§ WORK INSTRUCTION:
Of the lines below, write out exactly those from the line with "export NUM_CORES = 1" through the line with "localparam int ST_SB", both included, and skip the rest.

** AVAILABLE DATA follows **

$ cat config.mk
export PLATFORM = sky130hd
export DESIGN_NAME = mem_stage_top
export DESIGN_NICKNAME = d
export VERILOG_FILES = /design/src/design/mem_op_pkg.sv /design/src/design/stage_bus_pkg.sv /design/src/design/store_lane_if.sv /design/src/design/mem_addr_unit.sv /design/src/design/mem_req_port.sv /design/src/design/mem_stage_pipe.sv /design/src/design/mem_stage_top.sv /design/src/design/store_byte_lane.sv
export SDC_FILE = /design/constraint.sdc
export NUM_CORES = 1
export LEC_CHECK = 0
export BUFFER_PORTS_ARGS = -buffer_cell sky130_fd_sc_hd__buf_4
export CAP_MARGIN = 15
export CORE_ASPECT_RATIO = 0.5
export CORE_MARGIN = 1.5
export CORE_UTILIZATION = 25
export CTS_CLUSTER_DIAMETER = 100
export CTS_CLUSTER_SIZE = 14
export DETAILED_ROUTE_END_ITERATION = 8
export PLACE_DENSITY = 0.48
export SLEW_MARGIN = 5
export SYNTH_ARGS = -nofsm -noshare
export SYNTH_HDL_FRONTEND = slang
export SYNTH_SLANG_ARGS = --single-unit
$ cat constraint.sdc
create_clock -name clk -period 13.05 [get_ports clk]
set_clock_uncertainty 0.2 [all_clocks]
set_input_delay 0.6525 -clock clk [delete_from_list [all_inputs] [get_ports clk]]
set_output_delay 0.6525 -clock clk [all_outputs]
set_load 0.02 [all_outputs]
$ cat src/design/mem_op_pkg.sv
package mem_op_pkg;

    // Load one-hot, bit order LB LBU LH LHU LW LWL LWR
    localparam int LOAD_OP_W = 7;
    // Store one-hot, bit order SB SH SW SWL SWR
    localparam int STORE_OP_W = 5;

    localparam int LD_LB  = 0;
    localparam int LD_LBU = 1;
    localparam int LD_LH  = 2;
    localparam int LD_LHU = 3;
    localparam int LD_LW  = 4;
    localparam int LD_LWL = 5;
    localparam int LD_LWR = 6;

    localparam int ST_SB  = 0;
    localparam int ST_SH  = 1;
    localparam int ST_SW  = 2;
    localparam int ST_SWL = 3;
    localparam int ST_SWR = 4;

    // Cache access size
    typedef logic [1:0] size_t;

    localparam size_t SIZE_BYTE = 2'd0;
    localparam size_t SIZE_HALF = 2'd1;
    localparam size_t SIZE_WORD = 2'd2;

    // CP0 exception codes used by this stage
    typedef logic [4:0] exccode_t;

    localparam exccode_t EX_NONE = 5'd0;
    localparam exccode_t EX_ADEL = 5'd4;
    localparam exccode_t EX_ADES = 5'd5;

    // Fixed segment translation, top three bits cleared
    localparam logic [31:0] PHYS_MASK = 32'h1fff_ffff;

endpackage

$ cat src/design/stage_bus_pkg.sv
package stage_bus_pkg;

    localparam int DATA_W     = 32;
    localparam int REG_ADDR_W = 5;
    localparam int LANES      = 4;

    // Instruction as held in the stage register
    typedef struct packed {
        logic [mem_op_pkg::LOAD_OP_W-1:0]  load_op;
        logic [mem_op_pkg::STORE_OP_W-1:0] store_op;
        logic [DATA_W-1:0]                 base;
        logic [15:0]                       offset;
        logic [DATA_W-1:0]                 rt_value;
        logic [REG_ADDR_W-1:0]             dest;
        logic [DATA_W-1:0]                 pc;
    } mem_in_t;

    // Result bus towards the next stage
    typedef struct packed {
        logic                              is_load;
        logic [mem_op_pkg::LOAD_OP_W-1:0]  load_op;
        logic [DATA_W-1:0]                 addr;
        logic [REG_ADDR_W-1:0]             dest;
        logic [DATA_W-1:0]                 pc;
        logic                              ex;
        mem_op_pkg::exccode_t              exccode;
        logic [DATA_W-1:0]                 badvaddr;
    } mem_out_t;

endpackage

** End of AVAILABLE DATA **

§ SOLVED EXERCISE:
export NUM_CORES = 1
export LEC_CHECK = 0
export BUFFER_PORTS_ARGS = -buffer_cell sky130_fd_sc_hd__buf_4
export CAP_MARGIN = 15
export CORE_ASPECT_RATIO = 0.5
export CORE_MARGIN = 1.5
export CORE_UTILIZATION = 25
export CTS_CLUSTER_DIAMETER = 100
export CTS_CLUSTER_SIZE = 14
export DETAILED_ROUTE_END_ITERATION = 8
export PLACE_DENSITY = 0.48
export SLEW_MARGIN = 5
export SYNTH_ARGS = -nofsm -noshare
export SYNTH_HDL_FRONTEND = slang
export SYNTH_SLANG_ARGS = --single-unit
$ cat constraint.sdc
create_clock -name clk -period 13.05 [get_ports clk]
set_clock_uncertainty 0.2 [all_clocks]
set_input_delay 0.6525 -clock clk [delete_from_list [all_inputs] [get_ports clk]]
set_output_delay 0.6525 -clock clk [all_outputs]
set_load 0.02 [all_outputs]
$ cat src/design/mem_op_pkg.sv
package mem_op_pkg;

    // Load one-hot, bit order LB LBU LH LHU LW LWL LWR
    localparam int LOAD_OP_W = 7;
    // Store one-hot, bit order SB SH SW SWL SWR
    localparam int STORE_OP_W = 5;

    localparam int LD_LB  = 0;
    localparam int LD_LBU = 1;
    localparam int LD_LH  = 2;
    localparam int LD_LHU = 3;
    localparam int LD_LW  = 4;
    localparam int LD_LWL = 5;
    localparam int LD_LWR = 6;

    localparam int ST_SB  = 0;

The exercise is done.